Educational Goals / Teaching Points
The teaching points will be to identify normal breast anatomy through multiple imaging techniques including mammography, US, CT, and MRI. Concurrently, the radiographic findings of an array of breast pathologies such as abscess, implant rupture, and hematoma, and incidental findings on imaging will be shown. Imaging interpretation pitfalls, missed opportunity for early cancer detection, and missed diagnoses will also be reviewed. Additionally, benign findings that do not require further work up such as post-surgical changes, fat necrosis, and expected physiologic changes related to pregnancy and breastfeeding will also be touched upon. There will be discussion about the differential diagnoses to consider for each case, recognizing their imaging characteristics for a timely diagnosis, as well as appropriate management recommendations.
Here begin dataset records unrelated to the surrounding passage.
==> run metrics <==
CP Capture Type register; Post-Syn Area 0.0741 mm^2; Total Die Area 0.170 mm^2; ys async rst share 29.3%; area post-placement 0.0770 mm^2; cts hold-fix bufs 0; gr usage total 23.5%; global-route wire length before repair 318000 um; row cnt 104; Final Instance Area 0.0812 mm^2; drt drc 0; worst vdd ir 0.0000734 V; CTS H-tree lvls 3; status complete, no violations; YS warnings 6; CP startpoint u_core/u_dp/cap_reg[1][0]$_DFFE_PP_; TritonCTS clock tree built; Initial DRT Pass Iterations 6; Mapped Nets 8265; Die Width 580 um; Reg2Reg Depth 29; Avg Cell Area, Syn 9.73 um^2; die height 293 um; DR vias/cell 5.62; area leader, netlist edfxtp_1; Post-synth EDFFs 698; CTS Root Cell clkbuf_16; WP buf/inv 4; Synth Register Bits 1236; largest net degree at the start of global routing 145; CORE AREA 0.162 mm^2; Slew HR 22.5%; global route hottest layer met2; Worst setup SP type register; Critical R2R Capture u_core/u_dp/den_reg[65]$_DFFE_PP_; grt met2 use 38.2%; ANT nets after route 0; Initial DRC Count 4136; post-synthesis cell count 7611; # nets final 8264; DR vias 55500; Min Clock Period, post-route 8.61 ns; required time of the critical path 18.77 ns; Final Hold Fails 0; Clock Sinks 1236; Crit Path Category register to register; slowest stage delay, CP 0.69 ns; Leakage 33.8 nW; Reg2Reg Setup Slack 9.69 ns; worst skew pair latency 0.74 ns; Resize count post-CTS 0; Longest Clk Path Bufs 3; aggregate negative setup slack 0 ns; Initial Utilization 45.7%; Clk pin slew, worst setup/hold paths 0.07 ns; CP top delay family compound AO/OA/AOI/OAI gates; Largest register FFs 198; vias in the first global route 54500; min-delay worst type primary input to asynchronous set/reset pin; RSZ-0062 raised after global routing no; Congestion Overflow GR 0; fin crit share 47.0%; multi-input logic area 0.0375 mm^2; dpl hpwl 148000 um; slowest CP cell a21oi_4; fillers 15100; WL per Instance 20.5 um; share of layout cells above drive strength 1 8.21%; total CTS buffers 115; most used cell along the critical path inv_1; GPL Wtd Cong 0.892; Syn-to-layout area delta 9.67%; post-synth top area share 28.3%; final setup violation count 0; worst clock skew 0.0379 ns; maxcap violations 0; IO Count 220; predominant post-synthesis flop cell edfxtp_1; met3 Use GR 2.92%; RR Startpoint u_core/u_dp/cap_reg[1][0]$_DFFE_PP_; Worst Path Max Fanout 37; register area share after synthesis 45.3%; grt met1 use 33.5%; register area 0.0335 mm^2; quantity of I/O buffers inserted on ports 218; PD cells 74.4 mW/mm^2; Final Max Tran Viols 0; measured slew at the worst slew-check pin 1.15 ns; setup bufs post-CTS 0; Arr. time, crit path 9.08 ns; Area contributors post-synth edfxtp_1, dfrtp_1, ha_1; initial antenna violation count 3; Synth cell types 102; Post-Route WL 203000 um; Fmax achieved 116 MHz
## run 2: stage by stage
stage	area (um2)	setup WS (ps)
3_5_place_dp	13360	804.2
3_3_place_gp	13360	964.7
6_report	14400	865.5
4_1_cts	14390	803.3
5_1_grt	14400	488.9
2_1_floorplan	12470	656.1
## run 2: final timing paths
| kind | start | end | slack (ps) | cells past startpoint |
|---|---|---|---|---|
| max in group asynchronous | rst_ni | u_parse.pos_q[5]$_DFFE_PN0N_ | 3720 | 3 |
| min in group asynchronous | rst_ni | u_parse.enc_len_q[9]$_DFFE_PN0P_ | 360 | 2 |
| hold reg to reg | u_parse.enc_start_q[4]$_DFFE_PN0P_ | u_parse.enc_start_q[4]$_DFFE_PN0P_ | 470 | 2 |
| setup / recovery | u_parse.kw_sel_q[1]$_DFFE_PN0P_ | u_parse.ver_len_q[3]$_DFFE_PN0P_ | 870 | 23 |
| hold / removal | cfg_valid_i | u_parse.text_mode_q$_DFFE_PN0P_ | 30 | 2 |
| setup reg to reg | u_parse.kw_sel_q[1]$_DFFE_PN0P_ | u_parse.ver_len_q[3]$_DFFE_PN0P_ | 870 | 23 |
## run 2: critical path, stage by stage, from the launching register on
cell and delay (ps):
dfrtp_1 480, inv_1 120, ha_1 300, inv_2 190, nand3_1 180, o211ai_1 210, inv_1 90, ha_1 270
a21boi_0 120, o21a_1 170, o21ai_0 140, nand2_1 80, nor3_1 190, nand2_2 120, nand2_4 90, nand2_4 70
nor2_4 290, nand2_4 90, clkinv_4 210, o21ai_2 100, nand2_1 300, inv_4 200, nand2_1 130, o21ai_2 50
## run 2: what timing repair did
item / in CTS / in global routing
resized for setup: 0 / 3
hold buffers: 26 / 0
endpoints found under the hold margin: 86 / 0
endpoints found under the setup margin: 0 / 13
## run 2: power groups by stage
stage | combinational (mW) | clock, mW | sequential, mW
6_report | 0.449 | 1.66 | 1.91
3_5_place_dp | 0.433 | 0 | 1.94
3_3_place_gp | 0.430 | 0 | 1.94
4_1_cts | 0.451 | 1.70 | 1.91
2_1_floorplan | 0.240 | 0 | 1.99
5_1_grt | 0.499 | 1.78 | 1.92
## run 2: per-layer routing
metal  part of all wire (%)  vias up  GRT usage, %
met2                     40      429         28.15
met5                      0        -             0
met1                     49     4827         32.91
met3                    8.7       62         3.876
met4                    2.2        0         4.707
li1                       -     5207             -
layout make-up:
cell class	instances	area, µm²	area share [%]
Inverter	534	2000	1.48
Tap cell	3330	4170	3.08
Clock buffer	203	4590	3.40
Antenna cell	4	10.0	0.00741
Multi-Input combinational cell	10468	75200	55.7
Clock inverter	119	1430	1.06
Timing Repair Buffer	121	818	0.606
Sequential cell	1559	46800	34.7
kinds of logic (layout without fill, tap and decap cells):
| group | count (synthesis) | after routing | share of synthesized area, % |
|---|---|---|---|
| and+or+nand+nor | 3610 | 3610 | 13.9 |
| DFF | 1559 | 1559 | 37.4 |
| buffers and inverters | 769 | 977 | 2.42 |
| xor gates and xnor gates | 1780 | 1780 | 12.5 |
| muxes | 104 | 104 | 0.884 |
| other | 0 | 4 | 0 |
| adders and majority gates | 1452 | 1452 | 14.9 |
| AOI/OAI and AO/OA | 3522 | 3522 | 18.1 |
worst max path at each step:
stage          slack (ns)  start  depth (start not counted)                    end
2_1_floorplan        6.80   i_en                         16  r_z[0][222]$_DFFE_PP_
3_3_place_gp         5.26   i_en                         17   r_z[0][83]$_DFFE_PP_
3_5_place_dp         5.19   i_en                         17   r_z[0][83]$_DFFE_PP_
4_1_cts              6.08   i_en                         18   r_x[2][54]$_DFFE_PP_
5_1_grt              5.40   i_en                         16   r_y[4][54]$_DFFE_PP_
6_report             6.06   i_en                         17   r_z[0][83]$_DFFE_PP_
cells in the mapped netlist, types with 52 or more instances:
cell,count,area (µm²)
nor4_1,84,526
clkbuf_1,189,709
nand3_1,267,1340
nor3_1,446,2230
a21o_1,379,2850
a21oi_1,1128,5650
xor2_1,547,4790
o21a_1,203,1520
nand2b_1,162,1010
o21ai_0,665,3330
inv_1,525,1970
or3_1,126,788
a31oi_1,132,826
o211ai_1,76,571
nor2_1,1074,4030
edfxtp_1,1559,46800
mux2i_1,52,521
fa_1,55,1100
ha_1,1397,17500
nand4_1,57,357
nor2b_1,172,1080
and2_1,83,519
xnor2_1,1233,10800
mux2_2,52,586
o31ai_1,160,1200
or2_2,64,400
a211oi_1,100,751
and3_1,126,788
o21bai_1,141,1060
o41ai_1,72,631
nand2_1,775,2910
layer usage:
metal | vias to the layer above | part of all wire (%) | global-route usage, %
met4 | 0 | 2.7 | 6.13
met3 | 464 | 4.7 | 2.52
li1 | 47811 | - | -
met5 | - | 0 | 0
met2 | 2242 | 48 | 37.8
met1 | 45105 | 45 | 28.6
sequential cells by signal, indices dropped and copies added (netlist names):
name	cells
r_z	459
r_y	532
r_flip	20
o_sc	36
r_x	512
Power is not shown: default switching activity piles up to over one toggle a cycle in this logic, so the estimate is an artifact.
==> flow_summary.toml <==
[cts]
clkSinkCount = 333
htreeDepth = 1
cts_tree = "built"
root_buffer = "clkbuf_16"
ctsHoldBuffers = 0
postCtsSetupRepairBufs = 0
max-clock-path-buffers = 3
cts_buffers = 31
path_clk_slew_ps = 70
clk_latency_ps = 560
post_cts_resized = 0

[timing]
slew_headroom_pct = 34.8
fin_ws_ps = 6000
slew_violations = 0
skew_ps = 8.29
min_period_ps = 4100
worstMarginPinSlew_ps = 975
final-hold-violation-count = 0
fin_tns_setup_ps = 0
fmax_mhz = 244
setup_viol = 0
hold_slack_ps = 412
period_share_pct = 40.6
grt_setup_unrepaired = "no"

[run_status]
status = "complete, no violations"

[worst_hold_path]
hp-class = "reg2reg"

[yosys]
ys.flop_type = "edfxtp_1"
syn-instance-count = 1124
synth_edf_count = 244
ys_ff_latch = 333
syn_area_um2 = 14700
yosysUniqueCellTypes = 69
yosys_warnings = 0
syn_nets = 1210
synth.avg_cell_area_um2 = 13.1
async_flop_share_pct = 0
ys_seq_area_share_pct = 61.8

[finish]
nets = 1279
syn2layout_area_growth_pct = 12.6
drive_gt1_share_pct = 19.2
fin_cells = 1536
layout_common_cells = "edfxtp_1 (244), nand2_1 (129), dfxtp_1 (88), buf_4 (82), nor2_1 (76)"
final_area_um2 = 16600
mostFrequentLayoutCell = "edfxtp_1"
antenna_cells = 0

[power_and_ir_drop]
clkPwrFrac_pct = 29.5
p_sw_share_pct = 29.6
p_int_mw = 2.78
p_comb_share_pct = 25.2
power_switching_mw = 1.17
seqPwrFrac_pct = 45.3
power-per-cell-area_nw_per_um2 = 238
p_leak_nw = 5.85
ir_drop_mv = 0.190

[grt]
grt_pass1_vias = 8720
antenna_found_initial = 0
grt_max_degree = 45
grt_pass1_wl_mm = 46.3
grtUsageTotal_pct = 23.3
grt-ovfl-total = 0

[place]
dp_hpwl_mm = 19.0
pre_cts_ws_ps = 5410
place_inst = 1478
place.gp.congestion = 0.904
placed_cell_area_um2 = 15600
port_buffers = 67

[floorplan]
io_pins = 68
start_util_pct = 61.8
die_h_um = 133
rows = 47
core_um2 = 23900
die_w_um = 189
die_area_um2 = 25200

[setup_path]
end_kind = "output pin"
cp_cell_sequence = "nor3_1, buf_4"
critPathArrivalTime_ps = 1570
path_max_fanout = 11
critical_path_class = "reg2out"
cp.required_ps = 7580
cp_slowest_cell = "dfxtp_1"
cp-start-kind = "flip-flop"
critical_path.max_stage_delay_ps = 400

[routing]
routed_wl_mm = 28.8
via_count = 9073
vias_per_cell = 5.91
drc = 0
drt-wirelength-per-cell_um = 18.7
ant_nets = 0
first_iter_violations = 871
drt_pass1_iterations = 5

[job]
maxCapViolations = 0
$ cat config.mk
export PLATFORM = sky130hd
export DESIGN_NAME = load_cell_readout_tare_scale
export DESIGN_NICKNAME = d
export VERILOG_FILES = /design/src/hw/rtl/lcrts_pkg.sv /design/src/hw/rtl/lcrts_readout.sv /design/src/hw/rtl/lcrts_divider.sv /design/src/hw/rtl/load_cell_readout_tare_scale.sv
export SDC_FILE = /design/constraint.sdc
export NUM_CORES = 1
export LEC_CHECK = 0
export ABC_AREA = 1
export BUFFER_PORTS_ARGS = -buffer_cell sky130_fd_sc_hd__clkbuf_2
export CELL_PAD_IN_SITES_DETAIL_PLACEMENT = 0
export CELL_PAD_IN_SITES_GLOBAL_PLACEMENT = 1
export CORE_MARGIN = 8
export CORE_UTILIZATION = 40
export DETAILED_ROUTE_END_ITERATION = 6
export PLACE_DENSITY = 0.73
export SYNTH_ARGS = -nofsm -noshare
export SYNTH_HDL_FRONTEND = slang
export SYNTH_HIERARCHICAL = 1
export SYNTH_SLANG_ARGS = --single-unit
$ cat constraint.sdc
create_clock -name clk -period 5.15 [get_ports clk]
set_input_delay 0.2575 -clock clk [delete_from_list [all_inputs] [get_ports clk]]
set_output_delay 0.2575 -clock clk [all_outputs]
set_load 0.02 [all_outputs]
===== src/rtl/core/intel_hex_record_parser.sv =====
// A character word is held in the input register and its result word (if any) is
// registered in the result register; a stalled result holds the character back.
// Throughput: one character per cycle while the result register is not stalled;
// the field decode, byte-sum add and bound compares all sit between the two registers.
// Reset (rst, synchronous): config back to initial_low=1, initial_high=0,
// parser seeks a colon, both pipeline registers empty.
module intel_hex_record_parser (
  input  logic                          clk,
  input  logic                          rst,
  input  logic                          in_valid,
  output logic                          in_stall,
  input  logic                          kind,
  input  logic [ihex_pkg::ByteW-1:0]    input_char,
  output logic                          out_valid,
  input  logic                          out_stall,
  output logic                          result_kind,
  output logic [ihex_pkg::AddrW-1:0]    address,
  output logic [ihex_pkg::ByteW-1:0]    data_byte,
  output logic                          checksum_ok,
  output logic [ihex_pkg::AddrW-1:0]    low_address,
  output logic [ihex_pkg::AddrW-1:0]    high_address,
  input  logic                          psel,
  input  logic                          penable,
  input  logic                          pwrite,
  input  logic [2:0]                    paddr,
  input  logic [31:0]                   pwdata,
  output logic [31:0]                   prdata,
  output logic                          pready
);
  import ihex_pkg::*;

  // configuration
  logic [AddrW-1:0] initial_low;
  logic [AddrW-1:0] initial_high;
  logic             cfg_wr;
  reg_idx_t         cfg_idx;

  assign pready = 1'b1;
  assign cfg_idx = reg_idx_t'(paddr[2]);
  assign cfg_wr = psel && penable && pwrite && pready;

  always_ff @(posedge clk) begin
    if (rst) begin
      initial_low <= InitLowReset;
      initial_high <= InitHighReset;
    end else if (cfg_wr) begin
      case (cfg_idx)
        REG_INIT_LOW:  initial_low <= pwdata[AddrW-1:0];
        REG_INIT_HIGH: initial_high <= pwdata[AddrW-1:0];
        default: ;
      endcase
    end
  end

  always_comb begin
    case (cfg_idx)
      REG_INIT_LOW:  prdata = {{(32-AddrW){1'b0}}, initial_low};
      REG_INIT_HIGH: prdata = {{(32-AddrW){1'b0}}, initial_high};
      default:       prdata = '0;
    endcase
  end

  // input register
  logic             in_q_valid;
  logic             kind_q;
  logic [ByteW-1:0] char_q;
  logic             out_free;
  logic             proc_fire;

  assign out_free = !out_valid || !out_stall;
  assign proc_fire = in_q_valid && out_free;
  assign in_stall = in_q_valid && !out_free;

  always_ff @(posedge clk) begin
    if (rst) begin
      in_q_valid <= 1'b0;
    end else if (in_valid && !in_stall) begin
      in_q_valid <= 1'b1;
    end else if (proc_fire) begin
      in_q_valid <= 1'b0;
    end
  end

  always_ff @(posedge clk) begin
    if (in_valid && !in_stall) begin
      kind_q <= kind;
      char_q <= input_char;
    end
  end

  // parser state
  phase_t            phase, phase_next;
  logic [1:0]        digit_count, digit_count_next;
  logic [FieldW-1:0] field_value, field_value_next;
  logic              field_stopped, field_stopped_next;
  logic [ByteW-1:0]  bytes_left, bytes_left_next;
  logic [FieldW-1:0] base_address, base_address_next;
  logic [AddrW-1:0]  next_address, next_address_next;
  logic [ByteW-1:0]  byte_sum, byte_sum_next;
  logic [AddrW-1:0]  lowest_start, lowest_start_next;
  logic [AddrW-1:0]  highest_end, highest_end_next;

  nib_t              nib;
  logic [FieldW-1:0] fv;
  logic              field_done;
  logic [ByteW-1:0]  sum_add;

  assign nib = hex_nibble(char_q);
  // once a non-hex char is seen the rest of the field is ignored
  assign fv = (!field_stopped && nib.ok) ? {field_value[FieldW-5:0], nib.val} : field_value;
  assign field_done = (phase == PH_ADDR) ? (digit_count == 2'd3) : (digit_count != 2'd0);
  assign sum_add = byte_sum + fv[ByteW-1:0];

  always_comb begin
    phase_next = phase;
    if (proc_fire) begin
      if (kind_q) begin
        phase_next = PH_SEEK;
      end else begin
        case (phase)
          PH_SEEK: if (char_q == ColonChar) phase_next = PH_LEN;
          PH_LEN:  if (field_done) phase_next = PH_ADDR;
          PH_ADDR: if (field_done) phase_next = PH_TYPE;
          PH_TYPE: begin
            if (field_done) begin
              if (fv != '0) phase_next = PH_SEEK;
              else if (bytes_left != '0) phase_next = PH_DATA;
              else phase_next = PH_CSUM;
            end
          end
          PH_DATA: if (field_done && bytes_left == 8'd1) phase_next = PH_CSUM;
          PH_CSUM: if (field_done) phase_next = PH_SEEK;
          default: phase_next = PH_SEEK;
        endcase
      end
    end
  end

  logic             emit;
  res_kind_t        res_kind_next;
  logic [AddrW-1:0] res_addr_next;
  logic [ByteW-1:0] res_data_next;
  logic             res_ok_next;

  always_comb begin
    digit_count_next = digit_count;
    field_value_next = field_value;
    field_stopped_next = field_stopped;
    bytes_left_next = bytes_left;
    base_address_next = base_address;
    next_address_next = next_address;
    byte_sum_next = byte_sum;
    lowest_start_next = lowest_start;
    highest_end_next = highest_end;
    emit = 1'b0;
    res_kind_next = RES_WRITE;
    res_addr_next = next_address;
    res_data_next = fv[ByteW-1:0];
    res_ok_next = 1'b0;
    if (proc_fire) begin
      if (kind_q) begin
        digit_count_next = '0;
        field_value_next = '0;
        field_stopped_next = 1'b0;
        bytes_left_next = '0;
        base_address_next = '0;
        next_address_next = '0;
        byte_sum_next = '0;
        lowest_start_next = initial_low;
        highest_end_next = initial_high;
      end else if (phase == PH_SEEK) begin
        if (char_q == ColonChar) begin
          digit_count_next = '0;
          field_value_next = '0;
          field_stopped_next = 1'b0;
          byte_sum_next = '0;
        end
      end else if (phase == PH_LEN || phase == PH_ADDR || phase == PH_TYPE ||
                   phase == PH_DATA || phase == PH_CSUM) begin
        field_value_next = fv;
        field_stopped_next = field_stopped || !nib.ok;
        digit_count_next = digit_count + 2'd1;
        if (field_done) begin
          digit_count_next = '0;
          field_value_next = '0;
          field_stopped_next = 1'b0;
          case (phase)
            PH_LEN: begin
              bytes_left_next = fv[ByteW-1:0];
              byte_sum_next = sum_add;
            end
            PH_ADDR: begin
              base_address_next = fv;
              next_address_next = {1'b0, fv};
              byte_sum_next = sum_add + fv[FieldW-1:ByteW];
            end
            PH_TYPE: byte_sum_next = sum_add;
            PH_DATA: begin
              emit = 1'b1;
              next_address_next = next_address + 17'd1;
              byte_sum_next = sum_add;
              bytes_left_next = bytes_left - 8'd1;
            end
            default: begin
              // checksum field: close the record
              byte_sum_next = sum_add;
              if (lowest_start > {1'b0, base_address}) lowest_start_next = {1'b0, base_address};
              if (highest_end < next_address) highest_end_next = next_address;
              emit = 1'b1;
              res_kind_next = RES_DONE;
              res_addr_next = {1'b0, base_address};
              res_data_next = '0;
              res_ok_next = (sum_add == '0);
            end
          endcase
        end
      end
    end
  end

  always_ff @(posedge clk) begin
    if (rst) begin
      phase <= PH_SEEK;
      digit_count <= '0;
      field_value <= '0;
      field_stopped <= 1'b0;
      bytes_left <= '0;
      base_address <= '0;
      next_address <= '0;
      byte_sum <= '0;
      lowest_start <= InitLowReset;
      highest_end <= InitHighReset;
    end else begin
      phase <= phase_next;
      digit_count <= digit_count_next;
      field_value <= field_value_next;
      field_stopped <= field_stopped_next;
      bytes_left <= bytes_left_next;
      base_address <= base_address_next;
      next_address <= next_address_next;
      byte_sum <= byte_sum_next;
      lowest_start <= lowest_start_next;
      highest_end <= highest_end_next;
    end
  end

  // result register
  always_ff @(posedge clk) begin
    if (rst) begin
      out_valid <= 1'b0;
    end else if (proc_fire && emit) begin
      out_valid <= 1'b1;
    end else if (!out_stall) begin
      out_valid <= 1'b0;
    end
  end

  always_ff @(posedge clk) begin
    if (proc_fire && emit) begin
      result_kind <= res_kind_next;
      address <= res_addr_next;
      data_byte <= res_data_next;
      checksum_ok <= res_ok_next;
      low_address <= lowest_start_next;
      high_address <= highest_end_next;
    end
  end

`ifndef ASSERT_OFF
  a_write_no_ok: assert property (@(posedge clk) disable iff (rst)
    out_valid && (result_kind == RES_WRITE) |-> !checksum_ok)
    else $error("data write word carries checksum flag");

  a_done_zero_data: assert property (@(posedge clk) disable iff (rst)
    out_valid && (result_kind == RES_DONE) |-> (data_byte == '0))
    else $error("record-done word carries nonzero data");

  a_restart_seek: assert property (@(posedge clk) disable iff (rst)
    proc_fire && kind_q |=> (phase == PH_SEEK) && (byte_sum == '0) && !out_valid ||
      (phase == PH_SEEK) && (byte_sum == '0) && $past(out_valid && out_stall))
    else $error("restart did not return parser to colon search");

  a_stall_when_blocked: assert property (@(posedge clk) disable iff (rst)
    in_q_valid && !proc_fire |-> in_stall)
    else $error("input accepted while held character is blocked");
`endif

endmodule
Key Anatomic/Physiologic Issues and Imaging Findings/Techniques
Key points of this exhibit include breast imaging and breast ultrasound technique as well as breast anatomy, breast trauma, breast abscess, incidental findings in the breast.

Conclusion
Breast-related emergencies and incidental findings are common and can be undoubtedly misdiagnosed, especially in the “on-call” setting with non-breast specialized technicians and radiology residents/attendings. With the obscurity associated with breast complications in a physical exam, radiologists face an inevitable task in evaluating and diagnosing subtle characteristics of breast-related pathology that can range from benign to malignant. This exhibit provides educational information with accompanying radiological and clinical images of characteristic features of several breast-related emergencies as well as incidental breast findings for which appropriate follow-up will be discussed.